New Jersey and Pennsylvania should bank on solar – new report

The Mid-Atlantic Solar Energy Industries Association (MSEIA) and its Pennsylvania counterpart, the PSEIA, commissioned consultants Clean Power Research to quantify the value of solar-generated electricity by identifying the cost savings against power generated by a gas turbine plant and various long-term benefits.
The study includes an examination of figures, such as the environmental and economic development values of using solar over conventionally-generated power. It concludes that the value of solar electricity – at a penetration rate of 15% from four different types of solar array at seven locations – varies from US$256 to $318/MWh.
The trade associations point out that even if the price of solar renewable energy certificates (SRECs) – which power providers are obliged to purchase to fulfill their renewable energy obligations – rise, the true value of solar electricity to society and consumers will still represent a significant premium on the market value.
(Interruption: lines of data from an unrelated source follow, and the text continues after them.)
===== src/rtl/alu_pkg.sv =====
// Shared opcode, width and FSM definitions for the multi-cycle ALU.
// Latency: n/a (declarations only).
// Backpressure: n/a.
package alu_pkg;

  localparam int ALU_OP_W = 4;

  // Codes 0-4 match the original combinational ALU encoding.
  localparam logic [ALU_OP_W-1:0] ALU_NOP = 4'd0;
  localparam logic [ALU_OP_W-1:0] ALU_ADD = 4'd1;
  localparam logic [ALU_OP_W-1:0] ALU_SUB = 4'd2;
  localparam logic [ALU_OP_W-1:0] ALU_OR  = 4'd3;
  localparam logic [ALU_OP_W-1:0] ALU_AND = 4'd4;
  localparam logic [ALU_OP_W-1:0] ALU_XOR = 4'd5;
  localparam logic [ALU_OP_W-1:0] ALU_SLL = 4'd6;
  localparam logic [ALU_OP_W-1:0] ALU_SRL = 4'd7;
  localparam logic [ALU_OP_W-1:0] ALU_SRA = 4'd8;
  localparam logic [ALU_OP_W-1:0] ALU_MUL = 4'd9;

  typedef enum logic {
    ST_IDLE = 1'b0,
    ST_MUL  = 1'b1
  } alu_state_t;

endpackage


===== src/rtl/alu_mul_iter.sv =====
// Iterative unsigned shift-add multiplier, one partial product per Step.
// Latency: WIDTH Steps after Load; Product includes the current Step's partial product.
// Backpressure: none; the caller sequences Load/Step and watches Last.
// Ports: Load captures Multiplicand/Multiplier and clears the accumulator and counter;
//        Step adds one partial product; Product is the accumulator after this Step;
//        Last flags that the current Step is the final one.
module alu_mul_iter #(
  parameter int WIDTH = 16
) (
  input  logic               CLK,
  input  logic               Reset,
  input  logic               Load,
  input  logic               Step,
  input  logic [WIDTH-1:0]   Multiplicand,
  input  logic [WIDTH-1:0]   Multiplier,
  output logic [2*WIDTH-1:0] Product,
  output logic               Last
);

  localparam int SHW = $clog2(WIDTH);

  logic [2*WIDTH-1:0] mcand_q, mcand_d;
  logic [WIDTH-1:0]   mplier_q, mplier_d;
  logic [2*WIDTH-1:0] acc_q, acc_d;
  logic [SHW-1:0]     cnt_q, cnt_d;

  // Partial product is selected by the multiplier LSB, which is shifted
  // right each Step while the multiplicand moves left.
  assign Product = acc_q + (mplier_q[0] ? mcand_q : '0);
  assign Last    = (cnt_q == SHW'(WIDTH - 1));

  always_comb begin
    mcand_d  = mcand_q;
    mplier_d = mplier_q;
    acc_d    = acc_q;
    cnt_d    = cnt_q;
    if (Load) begin
      mcand_d  = {{WIDTH{1'b0}}, Multiplicand};
      mplier_d = Multiplier;
      acc_d    = '0;
      cnt_d    = '0;
    end else if (Step) begin
      mcand_d  = mcand_q << 1;
      mplier_d = mplier_q >> 1;
      acc_d    = Product;
      cnt_d    = cnt_q + 1'b1;
    end
  end

  always_ff @(posedge CLK or posedge Reset) begin
    if (Reset) begin
      mcand_q  <= '0;
      mplier_q <= '0;
      acc_q    <= '0;
      cnt_q    <= '0;
    end else begin
      mcand_q  <= mcand_d;
      mplier_q <= mplier_d;
      acc_q    <= acc_d;
      cnt_q    <= cnt_d;
    end
  end

endmodule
With SRECS costing $60/MWh in New Jersey and $20/MWh in Pennsylvania, MSEIA president Dennis Wilson said, "This indicates that electric ratepayers in the region are getting more than a two-to-one return on their investment in solar energy.
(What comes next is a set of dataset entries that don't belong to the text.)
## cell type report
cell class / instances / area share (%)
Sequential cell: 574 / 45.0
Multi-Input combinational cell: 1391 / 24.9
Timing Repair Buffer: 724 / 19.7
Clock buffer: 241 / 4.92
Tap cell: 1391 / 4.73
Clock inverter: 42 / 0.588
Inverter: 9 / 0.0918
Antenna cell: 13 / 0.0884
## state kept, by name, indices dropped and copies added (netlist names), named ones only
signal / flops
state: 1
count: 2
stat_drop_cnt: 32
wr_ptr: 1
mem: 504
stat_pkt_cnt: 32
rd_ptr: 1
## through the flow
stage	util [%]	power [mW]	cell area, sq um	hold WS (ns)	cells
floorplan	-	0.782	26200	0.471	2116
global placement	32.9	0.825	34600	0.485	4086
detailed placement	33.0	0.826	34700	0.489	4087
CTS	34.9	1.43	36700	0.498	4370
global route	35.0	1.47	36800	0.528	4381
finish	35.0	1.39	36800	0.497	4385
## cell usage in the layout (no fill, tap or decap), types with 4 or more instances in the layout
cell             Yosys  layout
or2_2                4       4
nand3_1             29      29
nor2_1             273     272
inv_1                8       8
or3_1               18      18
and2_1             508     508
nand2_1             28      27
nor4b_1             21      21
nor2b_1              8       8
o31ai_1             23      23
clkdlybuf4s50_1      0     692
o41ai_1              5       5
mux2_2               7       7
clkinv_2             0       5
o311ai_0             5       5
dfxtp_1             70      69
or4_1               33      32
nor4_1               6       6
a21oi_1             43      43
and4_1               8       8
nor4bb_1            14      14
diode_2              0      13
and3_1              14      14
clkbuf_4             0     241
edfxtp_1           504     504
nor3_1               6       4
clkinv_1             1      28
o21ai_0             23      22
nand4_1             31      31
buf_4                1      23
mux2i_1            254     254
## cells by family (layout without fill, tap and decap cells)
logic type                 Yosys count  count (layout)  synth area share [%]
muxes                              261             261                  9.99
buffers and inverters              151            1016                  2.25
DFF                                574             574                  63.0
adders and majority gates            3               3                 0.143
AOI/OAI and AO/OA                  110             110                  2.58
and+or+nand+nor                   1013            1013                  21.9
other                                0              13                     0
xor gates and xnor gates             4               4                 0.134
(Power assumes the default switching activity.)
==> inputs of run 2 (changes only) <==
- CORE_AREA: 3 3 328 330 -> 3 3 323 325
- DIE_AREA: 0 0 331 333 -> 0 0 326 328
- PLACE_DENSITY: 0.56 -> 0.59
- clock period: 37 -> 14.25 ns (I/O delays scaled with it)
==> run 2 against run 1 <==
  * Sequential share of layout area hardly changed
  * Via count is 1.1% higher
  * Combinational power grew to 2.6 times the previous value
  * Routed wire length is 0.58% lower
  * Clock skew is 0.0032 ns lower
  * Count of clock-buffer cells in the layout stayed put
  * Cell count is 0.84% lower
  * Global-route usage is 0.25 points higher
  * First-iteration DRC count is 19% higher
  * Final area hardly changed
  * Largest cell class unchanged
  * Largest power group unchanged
"Although the current SREC prices are unsustainably low, our analysis indicates that SRECs can increase in price, deliver net benefits and still support strong solar growth. Solar power has proven it can deliver value that exceeds its cost by 50% to over 100%. This net positive benefit will only increase as solar technology continues to drop in cost."
Clean Power Research stresses in the report that it tends towards conservative estimates of the "softer" benefits of solar, for instance using only the predicted enhanced tax revenues from employment in solar – against gas turbine – electricity generation, as the basis for its Economic Development Value of solar.
The study also factors in an estimate of the cost of adapting the grid in New Jersey and Pennsylvania to cope with the different strains put upon it by a solar penetration of 15%, using a figure of $10-$20/MWh.